What you should do
Search through the entries for the word "restoring" and copy every line that has it.
[Start of Attachment]
--- src/rtl/div_pkg.sv ---
// Shared constants for the RV64M divide/remainder sequencer.
package div_pkg;

   localparam logic [1:0] S_IDLE = 2'd0;
   localparam logic [1:0] S_CALC = 2'd1;
   localparam logic [1:0] S_DONE = 2'd2;

   localparam logic [2:0] F_DIV  = 3'd4;
   localparam logic [2:0] F_DIVU = 3'd5;
   localparam logic [2:0] F_REM  = 3'd6;
   localparam logic [2:0] F_REMU = 3'd7;

   localparam int ITER_64 = 64;
   localparam int ITER_32 = 32;

endpackage

--- src/rtl/div_step.sv ---
// One restoring-division iteration: shift in the next dividend bit, trial subtract, restore on borrow.
module div_step #(
   parameter int W = 64
) (
   input  logic [W-1:0] rem,
   input  logic [W-1:0] quo,
   input  logic [W-1:0] divisor,
   output logic [W-1:0] rem_next,
   output logic [W-1:0] quo_next
);

   logic [W:0]   shifted;
   logic [W+1:0] diff;
   logic         fits;

   // Extra top bit of diff is the borrow; the shifted remainder can exceed W bits.
   assign shifted  = {rem, quo[W-1]};
   assign diff     = {1'b0, shifted} - {2'b00, divisor};
   assign fits     = ~diff[W+1];
   assign rem_next = fits ? diff[W-1:0] : shifted[W-1:0];
   assign quo_next = {quo[W-2:0], fits};

endmodule

--- src/rtl/div_unit.sv ---
// Iterative restoring divider for div/divu/rem/remu and W variants; stalls execute until done.
//   state  | meaning
//   S_IDLE | waiting for a divide op; special cases jump straight to S_DONE
//   S_CALC | one quotient bit per cycle, count runs down to zero
//   S_DONE | sign-fixed result on o_result, o_done pulses, op retires
module div_unit
   import div_pkg::*;
#(
   parameter int DATA_WIDTH = 64
) (
   input  logic                  i_clk,
   input  logic                  i_arst,
   input  logic                  i_start,
   input  logic [2:0]            i_func3,
   input  logic                  i_word,
   input  logic [DATA_WIDTH-1:0] i_dividend,
   input  logic [DATA_WIDTH-1:0] i_divisor,
   input  logic                  i_flush,
   output logic                  o_stall,
   output logic                  o_done,
   output logic [DATA_WIDTH-1:0] o_result
);

   localparam int CW = $clog2(DATA_WIDTH + 1);
   localparam logic [DATA_WIDTH-1:0] MOST_NEG = {1'b1, {(DATA_WIDTH-1){1'b0}}};

   logic [1:0]            state;
   logic [CW-1:0]         count;
   logic [DATA_WIDTH-1:0] rem_q, quo_q, dsr_q, result_q;
   logic                  is_rem_q, word_q, q_neg_q, r_neg_q, special_q;

   logic                  is_div_op, signed_op, is_rem, accept;
   logic                  a_neg, b_neg, div_zero, overflow;
   logic [DATA_WIDTH-1:0] op_a, op_b, abs_a, abs_b;
   logic [DATA_WIDTH-1:0] step_rem, step_quo;
   logic [DATA_WIDTH-1:0] fix_q, fix_r, fix_sel, fixed;

   assign is_div_op = i_func3 inside {F_DIV, F_DIVU, F_REM, F_REMU};
   assign signed_op = (i_func3 == F_DIV) | (i_func3 == F_REM);
   assign is_rem    = (i_func3 == F_REM) | (i_func3 == F_REMU);
   assign accept    = (state == S_IDLE) & i_start & is_div_op & ~i_flush;

   always_comb begin
      op_a = i_dividend;
      op_b = i_divisor;
      if (i_word) begin
         op_a = {{(DATA_WIDTH-32){signed_op & i_dividend[31]}}, i_dividend[31:0]};
         op_b = {{(DATA_WIDTH-32){signed_op & i_divisor[31]}}, i_divisor[31:0]};
      end
   end

   assign a_neg    = signed_op & op_a[DATA_WIDTH-1];
   assign b_neg    = signed_op & op_b[DATA_WIDTH-1];
   assign abs_a    = a_neg ? -op_a : op_a;
   assign abs_b    = b_neg ? -op_b : op_b;
   assign div_zero = (op_b == '0);
   assign overflow = signed_op & (op_b == '1) &
                     (i_word ? (op_a[31:0] == 32'h8000_0000) : (op_a == MOST_NEG));

   div_step #(.W(DATA_WIDTH)) u_step (
      .rem      (rem_q),
      .quo      (quo_q),
      .divisor  (dsr_q),
      .rem_next (step_rem),
      .quo_next (step_quo)
   );

   // Special-case results are stored already final, so the sign fix is bypassed for them.
   assign fix_q   = (q_neg_q & ~special_q) ? -quo_q : quo_q;
   assign fix_r   = (r_neg_q & ~special_q) ? -rem_q : rem_q;
   assign fix_sel = is_rem_q ? fix_r : fix_q;
   assign fixed   = word_q ? {{(DATA_WIDTH-32){fix_sel[31]}}, fix_sel[31:0]} : fix_sel;

   always_ff @(posedge i_clk or posedge i_arst) begin
      if (i_arst) begin
         state     <= S_IDLE;
         count     <= '0;
         rem_q     <= '0;
         quo_q     <= '0;
         dsr_q     <= '0;
         result_q  <= '0;
         is_rem_q  <= 1'b0;
         word_q    <= 1'b0;
         q_neg_q   <= 1'b0;
         r_neg_q   <= 1'b0;
         special_q <= 1'b0;
      end else if (i_flush) begin
         state <= S_IDLE;
         count <= '0;
      end else begin
         case (state)
            S_IDLE: begin
               if (accept) begin
                  is_rem_q  <= is_rem;
                  word_q    <= i_word;
                  q_neg_q   <= a_neg ^ b_neg;
                  r_neg_q   <= a_neg;
                  special_q <= div_zero | overflow;
                  dsr_q     <= abs_b;
                  if (div_zero) begin
                     quo_q <= '1;
                     rem_q <= op_a;
                     state <= S_DONE;
                  end else if (overflow) begin
                     quo_q <= op_a;
                     rem_q <= '0;
                     state <= S_DONE;
                  end else begin
                     // W operands sit in the top half so the first 32 shifts consume them.
                     quo_q <= i_word ? (abs_a << (DATA_WIDTH-32)) : abs_a;
                     rem_q <= '0;
                     count <= i_word ? CW'(ITER_32) : CW'(ITER_64);
                     state <= S_CALC;
                  end
               end
            end
            S_CALC: begin
               rem_q <= step_rem;
               quo_q <= step_quo;
               count <= count - CW'(1);
               if (count == CW'(1)) state <= S_DONE;
            end
            S_DONE: begin
               result_q <= fixed;
               state    <= S_IDLE;
            end
            default: state <= S_IDLE;
         endcase
      end
   end

   assign o_done   = (state == S_DONE) & ~i_flush;
   assign o_result = o_done ? fixed : result_q;
   assign o_stall  = ~i_arst & (accept | (state == S_CALC));

endmodule

--- config.mk ---
export PLATFORM = sky130hd
export DESIGN_NAME = div_unit
export DESIGN_NICKNAME = d
export VERILOG_FILES = /design/src/rtl/div_pkg.sv /design/src/rtl/div_step.sv /design/src/rtl/div_unit.sv
export SDC_FILE = /design/constraint.sdc
export NUM_CORES = 1
export LEC_CHECK = 0
export ABC_AREA = 1
export BUFFER_PORTS_ARGS = -buffer_cell sky130_fd_sc_hd__buf_2
export CORE_UTILIZATION = 45
export DETAILED_ROUTE_END_ITERATION = 7
export GPL_TIMING_DRIVEN = 0
export PLACE_DENSITY = 0.59
export SYNTH_ARGS = -nofsm -noshare
export SYNTH_HDL_FRONTEND = slang
export SYNTH_HIERARCHICAL = 1
export SYNTH_SLANG_ARGS = --single-unit
--- constraint.sdc ---
create_clock -name i_clk -period 11.6 [get_ports i_clk]
set_input_delay 1.74 -clock i_clk [delete_from_list [all_inputs] [get_ports i_clk]]
set_output_delay 1.74 -clock i_clk [all_outputs]
set_load 0.1 [all_outputs]
===== src/rtl/mem_arbiter_rr_pick.sv =====
// Combinational round-robin pick: first asserted request strictly after ptr,
// wrapping from NREQ-1 back to 0, so the last winner has lowest priority.
module rr_pick
   import mem_arbiter_pkg::*;
#(
   parameter int NREQ = 2,
   localparam int IW  = bits_for(NREQ)
) (
   input  logic [NREQ-1:0] req,
   input  logic [IW-1:0]   ptr,
   output logic            any,
   output logic [IW-1:0]   win
);
   int idx;

   always_comb begin
      any = 1'b0;
      win = '0;
      idx = 0;
      for (int i = 1; i <= NREQ; i++) begin
         idx = int'(ptr) + i;
         if (idx >= NREQ) idx = idx - NREQ;
         if (!any && req[idx]) begin
            any = 1'b1;
            win = IW'(idx);
         end
      end
   end

endmodule


===== src/rtl/mem_arbiter.sv =====
// Round-robin arbiter sharing one single-port memory between NREQ requesters.
// One access at a time: IDLE picks, ISSUE drives the macro, WAIT/DONE return read data.
module mem_arbiter
   import mem_arbiter_pkg::*;
#(
   parameter int NREQ     = 2,
   parameter int AW       = AW_DEF,
   parameter int DW       = DW_DEF,
   parameter int READ_LAT = 1
) (
   input  logic         clk,
   input  logic         rst_n,
   mem_arbiter_if.slave bus
);
   localparam int IW = bits_for(NREQ);
   localparam int CW = bits_for(READ_LAT_MAX);

   arb_state_t              state_q, state_d;
   logic [IW-1:0]           ptr_q, ptr_d;
   logic [IW-1:0]           win_q, win_d;
   logic                    we_q, we_d;
   logic [AW-1:0]           addr_q, addr_d;
   logic [DW-1:0]           wdata_q, wdata_d;
   logic [DW-1:0]           rdata_q, rdata_d;
   logic [CW-1:0]           cnt_q, cnt_d;

   logic [NREQ-1:0][AW-1:0] addr_v;
   logic [NREQ-1:0][DW-1:0] wdata_v;
   logic                    pick_any;
   logic [IW-1:0]           pick_win;
   logic [NREQ-1:0]         gnt;
   logic [NREQ-1:0]         rvalid;
   logic                    mem_we;

   assign addr_v  = bus.addr;
   assign wdata_v = bus.wdata;

   rr_pick #(.NREQ(NREQ)) u_pick (
      .req (bus.req),
      .ptr (ptr_q),
      .any (pick_any),
      .win (pick_win)
   );

   // addr_q/wdata_q double as the macro drive, so they only move on entry to ISSUE.
   always_comb begin
      state_d = state_q;
      ptr_d   = ptr_q;
      win_d   = win_q;
      we_d    = we_q;
      addr_d  = addr_q;
      wdata_d = wdata_q;
      rdata_d = rdata_q;
      cnt_d   = cnt_q;
      gnt     = '0;
      rvalid  = '0;
      mem_we  = 1'b0;
      unique case (state_q)
         IDLE: begin
            if (pick_any) begin
               state_d = ISSUE;
               ptr_d   = pick_win;
               win_d   = pick_win;
               we_d    = bus.we[pick_win];
               addr_d  = addr_v[pick_win];
               wdata_d = wdata_v[pick_win];
            end
         end
         ISSUE: begin
            gnt[win_q] = 1'b1;
            mem_we     = we_q;
            if (we_q) begin
               state_d = IDLE;
            end else begin
               state_d = WAIT;
               cnt_d   = CW'(READ_LAT - 1);
            end
         end
         WAIT: begin
            if (cnt_q == '0) begin
               rdata_d = bus.mem_rdata;
               state_d = DONE;
            end else begin
               cnt_d = cnt_q - 1'b1;
            end
         end
         DONE: begin
            rvalid[win_q] = 1'b1;
            state_d       = IDLE;
         end
         default: state_d = IDLE;
      endcase
   end

   // Reset leaves the pointer on the last requester so requester 0 wins first.
   always_ff @(posedge clk or negedge rst_n) begin
      if (!rst_n) begin
         state_q <= IDLE;
         ptr_q   <= IW'(NREQ - 1);
         win_q   <= '0;
         we_q    <= 1'b0;
         addr_q  <= '0;
         wdata_q <= '0;
         rdata_q <= '0;
         cnt_q   <= '0;
      end else begin
         state_q <= state_d;
         ptr_q   <= ptr_d;
         win_q   <= win_d;
         we_q    <= we_d;
         addr_q  <= addr_d;
         wdata_q <= wdata_d;
         rdata_q <= rdata_d;
         cnt_q   <= cnt_d;
      end
   end

   assign bus.gnt       = gnt;
   assign bus.rvalid    = rvalid;
   assign bus.mem_we    = mem_we;
   assign bus.mem_addr  = addr_q;
   assign bus.mem_wdata = wdata_q;
   assign bus.rdata     = rdata_q;

endmodule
[End of Attachment]
Answer below
// One restoring-division iteration: shift in the next dividend bit, trial subtract, restore on borrow.
// Iterative restoring divider for div/divu/rem/remu and W variants; stalls execute until done.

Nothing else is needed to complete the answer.